The starting point for the knots discussed in this paper is classical
field theory with a unit-vector field defined everywhere in the
3-dimensional space.  The unit vector can be considered as a point in
$S^2$; furthermore, if at spatial infinity all vectors point to the
same direction (lets say to the north pole, i.e., ${\bf n}=(0,0,1)$)
we can compactify $R^3$ to $S^3$ and the vector field provides a map $
{\bf n}: S^3 \to S^2.  $ Such maps can be labeled by their Hopf
charge, $\pi_3(S^2)={\Bbb Z}$.  As an example we mention the following
map with Hopf charge one:
\begin{eqnarray}
n^1&=&\frac{4(2xz-y(x^2+y^2+z^2-1))}{(1+x^2+y^2+z^2)^2},\nonumber\\
n^2&=&\frac{4(2yz+x(x^2+y^2+z^2-1))}{(1+x^2+y^2+z^2)^2},\label{X:T}\\
n^3&=&1-\frac{8(x^2+y^2)}{(1+x^2+y^2+z^2)^2}.\nonumber
\end{eqnarray}
(It is easy to see that ${\bf n}\to (0,0,1)$ as $x^2+y^2+
z^2\to\infty$, as required). A knot can be associated to the vector
field by considering how it turns around. In particular, one can look
at the pre-image of the south pole ${\bf n}=(0,0,-1)$; normally it is
a closed curve which may form a knot.  For the vector field
(\ref{X:T}) the pre-image of the south pole is the ring
$z=0,\,x^2+y^2=1$, justifying the name ``un-knot''. Later it will
become clear that the curve forming the (un-)knot has also direction
and handedness, and the relevant knot theory is therefore that of
``framed links''~\cite{Fc}. [An un-knot of charge $Q$ is obtained from
(\ref{X:T}) if we replace $x\to\Re[(x+iy)^Q]/r^{Q-1},
y\to\Im[(x+iy)^Q]/r^{Q-1}$, where $r=\sqrt{x^2+y^2}$.]
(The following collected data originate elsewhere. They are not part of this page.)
### src/sv/titt_pkg.sv
// ----------------------------------------------------------------------------
// titt_pkg : shared types for the timer table
// Request actions, result kinds, slot record layout and controller states.
// ----------------------------------------------------------------------------
`default_nettype none

package titt_pkg;

    localparam int TITT_NUM_SLOTS = 16;

    typedef enum logic [1:0] {
        ACT_TICK   = 2'd0,
        ACT_ADD    = 2'd1,
        ACT_CANCEL = 2'd2,
        ACT_NONE   = 2'd3
    } t_action;

    typedef enum logic [2:0] {
        KIND_FIRED     = 3'd0,
        KIND_DONE      = 3'd1,
        KIND_ADDED     = 3'd2,
        KIND_FULL      = 3'd3,
        KIND_CANCELLED = 3'd4,
        KIND_NOT_FOUND = 3'd5
    } t_kind;

    // one slot record as held in the table memory
    typedef struct packed {
        logic        once;
        logic [31:0] delay;
        logic [31:0] stamp;
        logic [31:0] ident;
    } t_slot;

    typedef enum logic [2:0] {
        ST_IDLE = 3'b001,
        ST_SCAN = 3'b010,
        ST_FIN  = 3'b100
    } t_state;

endpackage

`default_nettype wire

### src/sv/timeout_interval_timer_table.sv
// ----------------------------------------------------------------------------
// timeout_interval_timer_table : table of one-shot and periodic timers
//
//  channel  dir  tdata                                       tuser
//  s_axis   in   [31:0] delay_ticks [32] one_shot             [1:0] action
//                [64:33] cancel_id [71:65] zero
//  m_axis   out  [31:0] timer_id                             [2:0] kind, tlast=last
//
// Every request other than an ignored action code walks the slots in order,
// one slot per cycle, through a registered read of the slot memory; the walk
// runs to the end on a tick, full add or unknown cancel, and stops when add or cancel hits.
// An emitted result holds the walk only while the output register is full.
// Reset clears time, id counter and valid bits at once; no clearing pass.
// ----------------------------------------------------------------------------
`default_nettype none

module timeout_interval_timer_table
    import titt_pkg::*;
#(
    parameter int NUM_SLOTS = TITT_NUM_SLOTS
) (
    input  wire logic        i_clk,
    input  wire logic        i_rst_n,
    input  wire logic        i_s_axis_tvalid,
    output logic             o_s_axis_tready,
    // [31:0] delay_ticks, [32] one_shot, [64:33] cancel_id, [71:65] zero
    input  wire logic [71:0] i_s_axis_tdata,
    // [1:0] action
    input  wire logic [1:0]  i_s_axis_tuser,
    output logic             o_m_axis_tvalid,
    input  wire logic        i_m_axis_tready,
    // [31:0] timer_id
    output logic [31:0]      o_m_axis_tdata,
    // [2:0] kind
    output logic [2:0]       o_m_axis_tuser,
    output logic             o_m_axis_tlast
);

    localparam int IW = (NUM_SLOTS > 1) ? $clog2(NUM_SLOTS) : 1;
    localparam logic [IW-1:0] LAST_IDX = IW'(NUM_SLOTS - 1);

    t_state                r_state, n_state;
    t_action               r_action, n_action;
    logic [31:0]           r_delay, n_delay;
    logic                  r_once, n_once;
    logic [31:0]           r_cid, n_cid;
    logic [31:0]           r_time, n_time;
    logic [31:0]           r_idctr, n_idctr;
    logic [NUM_SLOTS-1:0]  r_valid, n_valid;
    logic [IW-1:0]         r_idx, n_idx;
    logic                  r_out_valid, n_out_valid;
    t_kind                 r_out_kind, n_out_kind;
    logic [31:0]           r_out_id, n_out_id;
    logic                  r_out_last, n_out_last;

    t_slot                 r_mem [NUM_SLOTS];
    t_slot                 r_rdata;

    logic                  s_accept;
    logic                  out_free;
    logic                  hit;
    logic [31:0]           elapsed;
    logic                  rd_en;
    logic [IW-1:0]         rd_addr;
    logic                  wr_en;
    t_slot                 wr_data;
    logic                  emit;
    t_kind                 e_kind;
    logic [31:0]           e_id;
    logic                  e_last;

    assign o_s_axis_tready = (r_state == ST_IDLE);
    assign s_accept        = i_s_axis_tvalid && o_s_axis_tready;
    assign out_free        = !r_out_valid || i_m_axis_tready;
    assign elapsed         = r_time - r_rdata.stamp;

    always_comb begin
        unique case (r_action)
            ACT_TICK:   hit = r_valid[r_idx] && (elapsed > r_rdata.delay);
            ACT_ADD:    hit = !r_valid[r_idx];
            ACT_CANCEL: hit = r_valid[r_idx] && (r_rdata.ident == r_cid);
            default:    hit = 1'b0;
        endcase
    end

    always_comb begin
        n_state  = r_state;
        n_action = r_action;
        n_delay  = r_delay;
        n_once   = r_once;
        n_cid    = r_cid;
        n_time   = r_time;
        n_idctr  = r_idctr;
        n_valid  = r_valid;
        n_idx    = r_idx;
        rd_en    = 1'b0;
        rd_addr  = r_idx + IW'(1);
        wr_en    = 1'b0;
        wr_data  = r_rdata;
        emit     = 1'b0;
        e_kind   = KIND_DONE;
        e_id     = '0;
        e_last   = 1'b1;

        unique case (r_state)
            ST_IDLE: begin
                if (s_accept) begin
                    n_action = t_action'(i_s_axis_tuser);
                    n_delay  = i_s_axis_tdata[31:0];
                    n_once   = i_s_axis_tdata[32];
                    n_cid    = i_s_axis_tdata[64:33];
                    if (t_action'(i_s_axis_tuser) != ACT_NONE) begin
                        n_state = ST_SCAN;
                        n_idx   = '0;
                        rd_en   = 1'b1;
                        rd_addr = '0;
                    end
                    if (t_action'(i_s_axis_tuser) == ACT_TICK) begin
                        n_time = r_time + 32'd1;
                    end
                end
            end
            ST_SCAN: begin
                // hold the slot data while a result is blocked
                if (!(hit && !out_free)) begin
                    if (hit) begin
                        emit = 1'b1;
                        unique case (r_action)
                            ACT_TICK: begin
                                wr_en         = 1'b1;
                                wr_data.stamp = r_time;
                                if (r_rdata.once) begin
                                    n_valid[r_idx] = 1'b0;
                                end
                                e_kind = KIND_FIRED;
                                e_id   = r_rdata.ident;
                                e_last = 1'b0;
                            end
                            ACT_ADD: begin
                                wr_en          = 1'b1;
                                wr_data.once   = r_once;
                                wr_data.delay  = r_delay;
                                wr_data.stamp  = r_time;
                                wr_data.ident  = r_idctr + 32'd1;
                                n_valid[r_idx] = 1'b1;
                                n_idctr        = r_idctr + 32'd1;
                                e_kind         = KIND_ADDED;
                                e_id           = r_idctr + 32'd1;
                                n_state        = ST_IDLE;
                            end
                            default: begin
                                n_valid[r_idx] = 1'b0;
                                e_kind         = KIND_CANCELLED;
                                n_state        = ST_IDLE;
                            end
                        endcase
                    end
                    if (!hit || r_action == ACT_TICK) begin
                        if (r_idx == LAST_IDX) begin
                            n_state = ST_FIN;
                        end else begin
                            n_idx = r_idx + IW'(1);
                            rd_en = 1'b1;
                        end
                    end
                end
            end
            ST_FIN: begin
                if (out_free) begin
                    emit    = 1'b1;
                    n_state = ST_IDLE;
                    unique case (r_action)
                        ACT_ADD:    e_kind = KIND_FULL;
                        ACT_CANCEL: e_kind = KIND_NOT_FOUND;
                        default:    e_kind = KIND_DONE;
                    endcase
                end
            end
            default: begin
                n_state = ST_IDLE;
            end
        endcase

        n_out_valid = r_out_valid;
        n_out_kind  = r_out_kind;
        n_out_id    = r_out_id;
        n_out_last  = r_out_last;
        if (emit) begin
            n_out_valid = 1'b1;
            n_out_kind  = e_kind;
            n_out_id    = e_id;
            n_out_last  = e_last;
        end else if (i_m_axis_tready) begin
            n_out_valid = 1'b0;
        end
    end

    // slot memory: one write and one registered read per cycle
    always_ff @(posedge i_clk) begin
        if (wr_en) begin
            r_mem[r_idx] <= wr_data;
        end
    end

    always_ff @(posedge i_clk) begin
        if (rd_en) begin
            r_rdata <= r_mem[rd_addr];
        end
    end

    always_ff @(posedge i_clk) begin
        if (!i_rst_n) begin
            r_state     <= ST_IDLE;
            r_time      <= '0;
            r_idctr     <= '0;
            r_valid     <= '0;
            r_idx       <= '0;
            r_out_valid <= 1'b0;
        end else begin
            r_state     <= n_state;
            r_time      <= n_time;
            r_idctr     <= n_idctr;
            r_valid     <= n_valid;
            r_idx       <= n_idx;
            r_out_valid <= n_out_valid;
        end
    end

    always_ff @(posedge i_clk) begin
        r_action   <= n_action;
        r_delay    <= n_delay;
        r_once     <= n_once;
        r_cid      <= n_cid;
        r_out_kind <= n_out_kind;
        r_out_id   <= n_out_id;
        r_out_last <= n_out_last;
    end

    assign o_m_axis_tvalid = r_out_valid;
    assign o_m_axis_tdata  = r_out_id;
    assign o_m_axis_tuser  = r_out_kind;
    assign o_m_axis_tlast  = r_out_last;

`ifndef SYNTHESIS
    a_tick_time: assert property (@(posedge i_clk) disable iff (!i_rst_n)
        (s_accept && i_s_axis_tuser == ACT_TICK) |=> (r_time == $past(r_time) + 32'd1))
        else $error("time not advanced by tick");

    a_added_id: assert property (@(posedge i_clk) disable iff (!i_rst_n)
        (r_out_valid && r_out_kind == KIND_ADDED) |-> (r_out_id == r_idctr))
        else $error("added id differs from id counter");

    a_fired_not_last: assert property (@(posedge i_clk) disable iff (!i_rst_n)
        (r_out_valid && r_out_kind == KIND_FIRED) |-> !r_out_last)
        else $error("fired result marked last");

    a_idx_range: assert property (@(posedge i_clk) disable iff (!i_rst_n)
        r_idx <= LAST_IDX)
        else $error("slot index out of range");

    a_one_add: assert property (@(posedge i_clk) disable iff (!i_rst_n)
        $countones(r_valid) <= $countones($past(r_valid)) + 1)
        else $error("more than one slot filled at once");
`endif

endmodule

`default_nettype wire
In addition to topology we need physics, in particular we need to
define an energy for the field configuration. One requirement is that
it should not be feasible to minimize energy by scaling the knotted
configuration to zero or infinite size.  One early proposal was
\cite{Ni} $E={\tfrac12}\int [(\partial_\mu {\bf n})^2]^{\frac32} d^3x$
($\mu$-sum over 1 to 3), but this does not contain a scale. In
\cite{Fa} Faddeev proposed the Lagrangian
\begin{equation} 
L={\tfrac12}\int\left\{(\partial_\mu {\bf n})^2 + g
F_{\mu\nu}^2\right\} d^3x, \quad F_{\mu\nu}= \epsilon_{abc}
n^a\partial_\mu n^b \partial_\nu n^c,
\label{FL}
\end{equation}
as the energy functional. (The topological term can also be written as
$ F_{\mu\nu}^2=\frac12(\partial_\mu {\bf n} \times \partial_\nu {\bf
n})^2 =\frac12 [(\partial_\mu {\bf n})^2(\partial_\nu {\bf n})^2-
(\partial_\mu {\bf n} \cdot \partial_\nu {\bf n})^2]$.) What is
important here is that there is now a scale defined by the dimensional
coupling constant $g$.  Indeed, the derivatives mean that the
integrated kinetic term scales under $r\to\lambda r$ as $\lambda$, and
the $F^2$ term as $\lambda^{-1}$.  Thus a given initial knotted field
configuration (e.g. (\ref{X:T})) should evolve (with suitable added
dynamics) to a stable minimized configuration of a given size and
shape. Vakulenko and Kapitanskii \cite{VK} obtained the lower limit
(VK bound)
\begin{equation}
E\ge c\,\sqrt{g} |Q|^{\frac34},
\label{VKb}
\end{equation}
for the energy given by (\ref{FL}), here $c$ is some constant, $g$ the
coupling constant in (\ref{FL}), and $Q$ the Hopf charge.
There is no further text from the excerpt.